Required work: Whenever a line in the data below includes the string "layout", copy it out.

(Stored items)

+++

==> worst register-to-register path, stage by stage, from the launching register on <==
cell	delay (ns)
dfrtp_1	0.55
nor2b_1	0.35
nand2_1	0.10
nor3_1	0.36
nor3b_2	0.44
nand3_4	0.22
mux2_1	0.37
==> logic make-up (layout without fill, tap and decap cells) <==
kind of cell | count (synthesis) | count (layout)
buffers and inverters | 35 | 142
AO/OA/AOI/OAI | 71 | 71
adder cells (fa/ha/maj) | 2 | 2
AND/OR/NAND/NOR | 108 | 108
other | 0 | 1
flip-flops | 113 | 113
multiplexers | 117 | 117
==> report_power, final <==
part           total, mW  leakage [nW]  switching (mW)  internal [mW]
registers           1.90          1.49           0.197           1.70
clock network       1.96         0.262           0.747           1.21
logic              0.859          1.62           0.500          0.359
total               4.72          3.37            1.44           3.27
`config.mk`:
```
export PLATFORM = sky130hd
export DESIGN_NAME = lnk_irq_event_reg
export DESIGN_NICKNAME = d
export VERILOG_FILES = /design/src/rtl/lnk_irq_pkg.sv /design/src/rtl/lnk_irq_toggle_det.sv /design/src/rtl/lnk_irq_ctx_summary.sv /design/src/rtl/lnk_irq_sticky_bank.sv /design/src/rtl/lnk_irq_event_reg.sv
export SDC_FILE = /design/constraint.sdc
export NUM_CORES = 1
export LEC_CHECK = 0
export BUFFER_PORTS_ARGS = -buffer_cell sky130_fd_sc_hd__buf_2
export CORE_MARGIN = 2
export CORE_UTILIZATION = 42
export CTS_BUF_LIST = sky130_fd_sc_hd__clkbuf_4 sky130_fd_sc_hd__clkbuf_8 sky130_fd_sc_hd__clkbuf_16
export CTS_CLUSTER_SIZE = 12
export DETAILED_ROUTE_END_ITERATION = 7
export GPL_TIMING_DRIVEN = 0
export PLACE_DENSITY_LB_ADDON = 0.08
export REMOVE_ABC_BUFFERS = 1
export SYNTH_ARGS = -nofsm -noshare
export SYNTH_HDL_FRONTEND = slang
export SYNTH_SLANG_ARGS = --single-unit
```
`constraint.sdc`:
```
create_clock -name clk -period 1.1 [get_ports clk]
set_input_delay 0.11 -clock clk [delete_from_list [all_inputs] [get_ports clk]]
set_output_delay 0.11 -clock clk [all_outputs]
set_load 0.03 [all_outputs]
```
===== config.mk =====
export PLATFORM = sky130hd
export DESIGN_NAME = wp_guard
export DESIGN_NICKNAME = d
export VERILOG_FILES = /design/src/rtl/wp_cmd_pkg.sv /design/src/rtl/wp_rst_sync.sv /design/src/rtl/wp_seq_match.sv /design/src/rtl/wp_prot_state.sv /design/src/rtl/wp_out_gate.sv /design/src/rtl/wp_guard.sv
export SDC_FILE = /design/constraint.sdc
export NUM_CORES = 1
export LEC_CHECK = 0
export ABC_AREA = 1
export BUFFER_PORTS_ARGS = -buffer_cell sky130_fd_sc_hd__buf_4
export CAP_MARGIN = 0
export CORE_MARGIN = 2
export CORE_UTILIZATION = 49
export CTS_CLUSTER_SIZE = 25
export DETAILED_ROUTE_END_ITERATION = 12
export HOLD_SLACK_MARGIN = 0.03
export PLACE_DENSITY = 0.78
export SLEW_MARGIN = 25
export SYNTH_ARGS = -nofsm -noshare
export SYNTH_HDL_FRONTEND = slang
export SYNTH_SLANG_ARGS = --single-unit

===== constraint.sdc =====
create_clock -name clk_i -period 0.8 [get_ports clk_i]
set_input_delay 0.2 -clock clk_i [delete_from_list [all_inputs] [get_ports clk_i]]
set_output_delay 0.2 -clock clk_i [all_outputs]
set_load 0.1 [all_outputs]

===== src/rtl/wp_cmd_pkg.sv =====
package wp_cmd_pkg;

  typedef enum logic [2:0] {
    M_IDLE,
    M_K1,
    M_K2,
    M_K3,
    M_K4,
    M_K5
  } match_e;

  localparam int unsigned CMD_W = 8;

  localparam logic [CMD_W-1:0] D_KEY1 = 8'hAA;
  localparam logic [CMD_W-1:0] D_KEY2 = 8'h55;
  localparam logic [CMD_W-1:0] D_ARM  = 8'hA0;
  localparam logic [CMD_W-1:0] D_OFF1 = 8'h80;
  localparam logic [CMD_W-1:0] D_OFF2 = 8'h20;

endpackage


===== src/rtl/wp_rst_sync.sv =====
module wp_rst_sync #(
  parameter int unsigned STAGES = 2
) (
  input  logic clk_i,
  input  logic arst_ni,
  output logic srst_no
);

  logic [STAGES-1:0] sync_q;

  always_ff @(posedge clk_i or negedge arst_ni) begin
    if (!arst_ni) begin
      sync_q <= '0;
    end else begin
      sync_q <= {sync_q[STAGES-2:0], 1'b1};
    end
  end

  assign srst_no = sync_q[STAGES-1];

endmodule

+++

Task response:
==> logic make-up (layout without fill, tap and decap cells) <==
kind of cell | count (synthesis) | count (layout)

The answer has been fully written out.